*The data:*

Content starts

module mem_wb_stage
    import mem_wb_pkg::*;
(
    input  logic                      clk,
    input  logic                      reset,
    input  logic                      mem_valid,
    input  logic [REG_ADDR_WIDTH-1:0] mem_rd,
    input  logic                      mem_reg_write,
    input  logic [1:0]                mem_wb_sel,
    input  logic [XLEN-1:0]           mem_alu_result,
    input  logic [XLEN-1:0]           mem_pc_plus4,
    input  logic [XLEN-1:0]           mem_load_data,
    input  logic [2:0]                mem_funct3,
    input  logic                      stall,
    input  logic                      flush,
    output logic [REG_ADDR_WIDTH-1:0] wb_rd,
    output logic [XLEN-1:0]           wb_write_data,
    output logic                      wb_wr_en,
    output logic                      wb_valid,
    output logic [63:0]               instret
);

    // -------------------------------------------------------------------------
    // Load formatting
    // -------------------------------------------------------------------------
    logic [7:0]      lane_byte [4];
    logic [1:0]      load_offset;
    logic [7:0]      sel_byte;
    logic [15:0]     sel_half;
    logic [XLEN-1:0] load_formatted;

    assign load_offset = mem_alu_result[1:0];

    genvar gi;
    generate
        for (gi = 0; gi < 4; gi++) begin : g_lane
            assign lane_byte[gi] = mem_load_data[8*gi +: 8];
        end
    endgenerate

    // Halfword select uses only offset[1]; an odd halfword address is
    // silently rounded down rather than trapping.
    assign sel_byte = lane_byte[load_offset];
    assign sel_half = load_offset[1] ? mem_load_data[31:16] : mem_load_data[15:0];

    always_comb begin
        load_formatted = mem_load_data;
        case (mem_funct3)
            3'b000:  load_formatted = {{24{sel_byte[7]}}, sel_byte};
            3'b100:  load_formatted = {24'h0, sel_byte};
            3'b001:  load_formatted = {{16{sel_half[15]}}, sel_half};
            3'b101:  load_formatted = {16'h0, sel_half};
            default: load_formatted = mem_load_data;
        endcase
    end

    // -------------------------------------------------------------------------
    // Writeback value select
    // -------------------------------------------------------------------------
    logic [XLEN-1:0] capture_data;

    always_comb begin
        capture_data = '0;
        case (mem_wb_sel)
            2'b00:   capture_data = mem_alu_result;
            2'b01:   capture_data = load_formatted;
            2'b10:   capture_data = mem_pc_plus4;
            default: capture_data = '0;
        endcase
    end

    // -------------------------------------------------------------------------
    // Next-state logic: reset > flush > stall > capture
    // -------------------------------------------------------------------------
    logic                      wb_valid_reg, wb_valid_next;
    logic                      wb_wr_en_reg, wb_wr_en_next;
    logic [REG_ADDR_WIDTH-1:0] wb_rd_reg, wb_rd_next;
    logic [XLEN-1:0]           wb_data_reg, wb_data_next;
    logic [63:0]               instret_reg, instret_next;

    always_comb begin
        wb_valid_next = wb_valid_reg;
        wb_wr_en_next = wb_wr_en_reg;
        wb_rd_next    = wb_rd_reg;
        wb_data_next  = wb_data_reg;
        instret_next  = instret_reg;
        if (flush) begin
            // rd/data keep their old contents; they are meaningless once
            // valid and write enable are cleared.
            wb_valid_next = 1'b0;
            wb_wr_en_next = 1'b0;
        end else if (!stall) begin
            wb_valid_next = mem_valid;
            wb_wr_en_next = mem_valid & mem_reg_write & (mem_rd != '0);
            wb_rd_next    = mem_rd;
            wb_data_next  = capture_data;
            if (mem_valid) begin
                instret_next = instret_reg + 64'd1;
            end
        end
    end

    always_ff @(posedge clk) begin
        if (reset) begin
            wb_valid_reg <= 1'b0;
            wb_wr_en_reg <= 1'b0;
            wb_rd_reg    <= '0;
            wb_data_reg  <= '0;
            instret_reg  <= 64'd0;
        end else begin
            wb_valid_reg <= wb_valid_next;
            wb_wr_en_reg <= wb_wr_en_next;
            wb_rd_reg    <= wb_rd_next;
            wb_data_reg  <= wb_data_next;
            instret_reg  <= instret_next;
        end
    end

    assign wb_valid      = wb_valid_reg;
    assign wb_wr_en      = wb_wr_en_reg;
    assign wb_rd         = wb_rd_reg;
    assign wb_write_data = wb_data_reg;
    assign instret       = instret_reg;

endmodule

Content ends

*The task:* State the number of lines in the records that include the word "flush", and add nothing to it.

*Response:* 3